→ TASK TO COMPLETE: All of the data below is to be copied exactly.

Stored data:
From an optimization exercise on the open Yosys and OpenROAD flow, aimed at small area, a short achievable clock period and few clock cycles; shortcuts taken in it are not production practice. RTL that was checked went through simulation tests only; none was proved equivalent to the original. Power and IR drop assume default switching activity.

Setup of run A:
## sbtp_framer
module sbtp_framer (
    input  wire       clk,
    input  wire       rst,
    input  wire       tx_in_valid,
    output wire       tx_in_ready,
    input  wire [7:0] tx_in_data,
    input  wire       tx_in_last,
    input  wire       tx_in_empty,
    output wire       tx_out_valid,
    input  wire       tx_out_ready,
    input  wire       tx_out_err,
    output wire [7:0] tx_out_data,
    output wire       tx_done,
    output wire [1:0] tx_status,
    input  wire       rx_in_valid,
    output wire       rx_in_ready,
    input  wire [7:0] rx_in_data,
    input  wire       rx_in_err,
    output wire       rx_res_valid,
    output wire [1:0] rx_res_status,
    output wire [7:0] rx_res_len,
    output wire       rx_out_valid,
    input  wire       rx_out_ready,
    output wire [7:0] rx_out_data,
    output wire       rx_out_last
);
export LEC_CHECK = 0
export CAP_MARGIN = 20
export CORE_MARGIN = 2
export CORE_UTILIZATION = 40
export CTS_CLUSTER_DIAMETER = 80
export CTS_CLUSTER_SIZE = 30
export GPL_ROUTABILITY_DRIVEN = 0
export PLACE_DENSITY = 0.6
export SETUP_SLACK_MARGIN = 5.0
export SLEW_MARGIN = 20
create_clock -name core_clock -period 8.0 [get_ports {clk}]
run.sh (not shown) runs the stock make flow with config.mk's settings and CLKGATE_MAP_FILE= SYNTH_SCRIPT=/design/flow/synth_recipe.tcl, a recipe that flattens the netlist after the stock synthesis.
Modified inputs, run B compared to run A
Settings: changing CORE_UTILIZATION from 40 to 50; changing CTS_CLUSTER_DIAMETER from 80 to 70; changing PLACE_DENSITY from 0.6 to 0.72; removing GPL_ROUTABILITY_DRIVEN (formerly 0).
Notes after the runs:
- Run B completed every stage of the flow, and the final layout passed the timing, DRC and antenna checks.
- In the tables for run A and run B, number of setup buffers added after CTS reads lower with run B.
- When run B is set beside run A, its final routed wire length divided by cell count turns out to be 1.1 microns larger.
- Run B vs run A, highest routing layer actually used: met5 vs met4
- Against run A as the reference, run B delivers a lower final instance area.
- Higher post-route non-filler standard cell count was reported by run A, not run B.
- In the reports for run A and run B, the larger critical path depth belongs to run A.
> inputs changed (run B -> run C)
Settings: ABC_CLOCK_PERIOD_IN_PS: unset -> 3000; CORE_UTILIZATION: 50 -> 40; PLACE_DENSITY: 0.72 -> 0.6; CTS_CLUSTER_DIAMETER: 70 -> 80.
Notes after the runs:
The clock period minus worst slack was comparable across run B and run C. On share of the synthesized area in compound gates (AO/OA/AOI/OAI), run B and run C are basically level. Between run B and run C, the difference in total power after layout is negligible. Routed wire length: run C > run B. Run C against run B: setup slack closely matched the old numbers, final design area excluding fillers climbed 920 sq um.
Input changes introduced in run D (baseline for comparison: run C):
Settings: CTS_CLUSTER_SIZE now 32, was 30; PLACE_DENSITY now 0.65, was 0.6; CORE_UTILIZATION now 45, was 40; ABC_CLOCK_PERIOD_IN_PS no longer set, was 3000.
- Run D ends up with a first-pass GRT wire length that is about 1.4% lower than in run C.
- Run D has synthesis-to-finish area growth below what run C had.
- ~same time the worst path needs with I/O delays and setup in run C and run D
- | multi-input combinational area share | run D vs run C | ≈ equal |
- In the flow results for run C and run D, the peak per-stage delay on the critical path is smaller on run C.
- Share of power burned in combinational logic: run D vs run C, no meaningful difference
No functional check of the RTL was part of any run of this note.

→ ANSWER BOX:
From an optimization exercise on the open Yosys and OpenROAD flow, aimed at small area, a short achievable clock period and few clock cycles; shortcuts taken in it are not production practice. RTL that was checked went through simulation tests only; none was proved equivalent to the original. Power and IR drop assume default switching activity.

Setup of run A:
## sbtp_framer
module sbtp_framer (
    input  wire       clk,
    input  wire       rst,
    input  wire       tx_in_valid,
    output wire       tx_in_ready,
    input  wire [7:0] tx_in_data,
    input  wire       tx_in_last,
    input  wire       tx_in_empty,
    output wire       tx_out_valid,
    input  wire       tx_out_ready,
    input  wire       tx_out_err,
    output wire [7:0] tx_out_data,
    output wire       tx_done,
    output wire [1:0] tx_status,
    input  wire       rx_in_valid,
    output wire       rx_in_ready,
    input  wire [7:0] rx_in_data,
    input  wire       rx_in_err,
    output wire       rx_res_valid,
    output wire [1:0] rx_res_status,
    output wire [7:0] rx_res_len,
    output wire       rx_out_valid,
    input  wire       rx_out_ready,
    output wire [7:0] rx_out_data,
    output wire       rx_out_last
);
export LEC_CHECK = 0
export CAP_MARGIN = 20
export CORE_MARGIN = 2
export CORE_UTILIZATION = 40
export CTS_CLUSTER_DIAMETER = 80
export CTS_CLUSTER_SIZE = 30
export GPL_ROUTABILITY_DRIVEN = 0
export PLACE_DENSITY = 0.6
export SETUP_SLACK_MARGIN = 5.0
export SLEW_MARGIN = 20
create_clock -name core_clock -period 8.0 [get_ports {clk}]
run.sh (not shown) runs the stock make flow with config.mk's settings and CLKGATE_MAP_FILE= SYNTH_SCRIPT=/design/flow/synth_recipe.tcl, a recipe that flattens the netlist after the stock synthesis.
Modified inputs, run B compared to run A
Settings: changing CORE_UTILIZATION from 40 to 50; changing CTS_CLUSTER_DIAMETER from 80 to 70; changing PLACE_DENSITY from 0.6 to 0.72; removing GPL_ROUTABILITY_DRIVEN (formerly 0).
Notes after the runs:
- Run B completed every stage of the flow, and the final layout passed the timing, DRC and antenna checks.
- In the tables for run A and run B, number of setup buffers added after CTS reads lower with run B.
- When run B is set beside run A, its final routed wire length divided by cell count turns out to be 1.1 microns larger.
- Run B vs run A, highest routing layer actually used: met5 vs met4
- Against run A as the reference, run B delivers a lower final instance area.
- Higher post-route non-filler standard cell count was reported by run A, not run B.
- In the reports for run A and run B, the larger critical path depth belongs to run A.
> inputs changed (run B -> run C)
Settings: ABC_CLOCK_PERIOD_IN_PS: unset -> 3000; CORE_UTILIZATION: 50 -> 40; PLACE_DENSITY: 0.72 -> 0.6; CTS_CLUSTER_DIAMETER: 70 -> 80.
Notes after the runs:
The clock period minus worst slack was comparable across run B and run C. On share of the synthesized area in compound gates (AO/OA/AOI/OAI), run B and run C are basically level. Between run B and run C, the difference in total power after layout is negligible. Routed wire length: run C > run B. Run C against run B: setup slack closely matched the old numbers, final design area excluding fillers climbed 920 sq um.
Input changes introduced in run D (baseline for comparison: run C):
Settings: CTS_CLUSTER_SIZE now 32, was 30; PLACE_DENSITY now 0.65, was 0.6; CORE_UTILIZATION now 45, was 40; ABC_CLOCK_PERIOD_IN_PS no longer set, was 3000.
- Run D ends up with a first-pass GRT wire length that is about 1.4% lower than in run C.
- Run D has synthesis-to-finish area growth below what run C had.
- ~same time the worst path needs with I/O delays and setup in run C and run D
- | multi-input combinational area share | run D vs run C | ≈ equal |
- In the flow results for run C and run D, the peak per-stage delay on the critical path is smaller on run C.
- Share of power burned in combinational logic: run D vs run C, no meaningful difference
No functional check of the RTL was part of any run of this note.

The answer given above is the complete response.